Privat Antoine Agathon Hennique (12 September 1810 – 13 April 1870) was a French soldier who served as governor of French Guiana from 1865 to 1870.

==Early years (1810–49)==

Privat Antoine Agathon Hennique was born on 12 September 1810 in Couvron-et-Aumencourt, Aisne.
On 5 December 1830 he joined the 61st Line Regiment.
In 1832 he transferred to the Marine Infantry.
He was promoted to second lieutenant 27 December 1838 and to lieutenant on 8 October 1840.
On 1 January 1841 he was serving with the Bourbon detachment of the 3rd Marine Infantry Regiment.
He was promoted to captain on 3 January 1843.
On 4 September 1843 he married Héloïse Clarisse Piot.
Their children were Privat Agathon Benjamin Arthur (1844–1916), Agathon Nicolas Auguste Ernest (1845–1891) and Léon (1850–1935).
His son Léon Hennique, born in Basse-Terre, Guadeloupe, became a naturalist novelist and dramatist.
On 1 January 1847 he was an adjudant-major in Toulon.

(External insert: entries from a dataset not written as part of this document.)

$ cat src/rtl/d_e_ctrl_pipe_pkg.sv
// Shared encodings and control-word types for the D/E control pipeline.
// ALU op codes, MIPS opcode/funct constants and the Tnew/Tuse width live here.
package d_e_ctrl_pipe_pkg;

  localparam int TNEW_W = 2;
  localparam int TUSE_W = 2;

  localparam logic [4:0] ALU_ADDU = 5'd0;
  localparam logic [4:0] ALU_SUBU = 5'd1;
  localparam logic [4:0] ALU_AND  = 5'd2;
  localparam logic [4:0] ALU_OR   = 5'd3;
  localparam logic [4:0] ALU_LUI  = 5'd4;

  localparam logic [5:0] OP_RTYPE = 6'b000000;
  localparam logic [5:0] OP_ORI   = 6'b001101;
  localparam logic [5:0] OP_LUI   = 6'b001111;
  localparam logic [5:0] OP_LW    = 6'b100011;
  localparam logic [5:0] OP_SW    = 6'b101011;
  localparam logic [5:0] OP_BEQ   = 6'b000100;
  localparam logic [5:0] OP_JAL   = 6'b000011;

  localparam logic [5:0] FN_ADDU  = 6'b100001;
  localparam logic [5:0] FN_SUBU  = 6'b100011;
  localparam logic [5:0] FN_JR    = 6'b001000;

  // Operand never read: larger than any Tnew, so it can never stall.
  localparam logic [TUSE_W-1:0] TUSE_NONE = 2'd3;

  typedef struct packed {
    logic [4:0]        alu_op;
    logic              alu_src;
    logic [31:0]       imm;
    logic              reg_write;
    logic              mem_write;
    logic              mem_to_reg;
    logic              link;
    logic [4:0]        a3;
    logic [TNEW_W-1:0] tnew;
  } ctrl_t;

  typedef struct packed {
    logic              reg_write;
    logic              mem_write;
    logic              mem_to_reg;
    logic              link;
    logic [4:0]        a3;
    logic [TNEW_W-1:0] tnew;
  } ctrl_m_t;

  function automatic logic [TNEW_W-1:0] tnew_dec(input logic [TNEW_W-1:0] t);
    return (t == '0) ? '0 : t - 1'b1;
  endfunction

endpackage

==Senior officer (1849–65)==

Hennique was promoted to major on 26 January 1849 with the Guadeloupe detachment of the 1st Marine Infantry Regiment.
He was promoted to lieutenant colonel on 30 January 1856.
On 1 January 1857 he was with the Guadeloupe detachment of the 2nd Marine Infantry Regiment of Brest.
He was appointed colonel on 10 November 1860.

On 5 March 1862 Hennique joined the forces of the Second French intervention in Mexico.
His marine regiment was part of the force under Charles de Lorencez that struck inland from Córdoba, Veracruz on 19 April 1862.
On 2 July 1862 he became a commander of the Legion of Honour.
On 1 January 1863 he was commander of the 2nd Marine Infantry Regiment of Brest on service in Mexico.
He was promoted to brigadier general on 15 December 1863.

==Governor of French Guiana (1865–70)==
In 1865 Hennique became governor of French Guiana, replacing the interim governor Antoine Favre, who had in turn replaced governor Louis Marie François Tardy de Montravel.
He originated a proposal, approved by Napoleon III in a decree of 19 April 1868, "that the monumental fountain erected on the Place du Gouvernement at Cayenne take the name of Fontaine de Montravel to perpetuate in the memory of the population the name and the outstanding services of the Rear-Admiral Tardy de Montravel, former governor of Guyana ".
Hennique held office until 6 January 1870, when Jean Antoine Alexandre Noyer took over as acting governor, to be succeeded by Jean-Louis Loubère as governor.
Hennique died on 13 April 1870 in Cayenne, French Guiana, aged 59.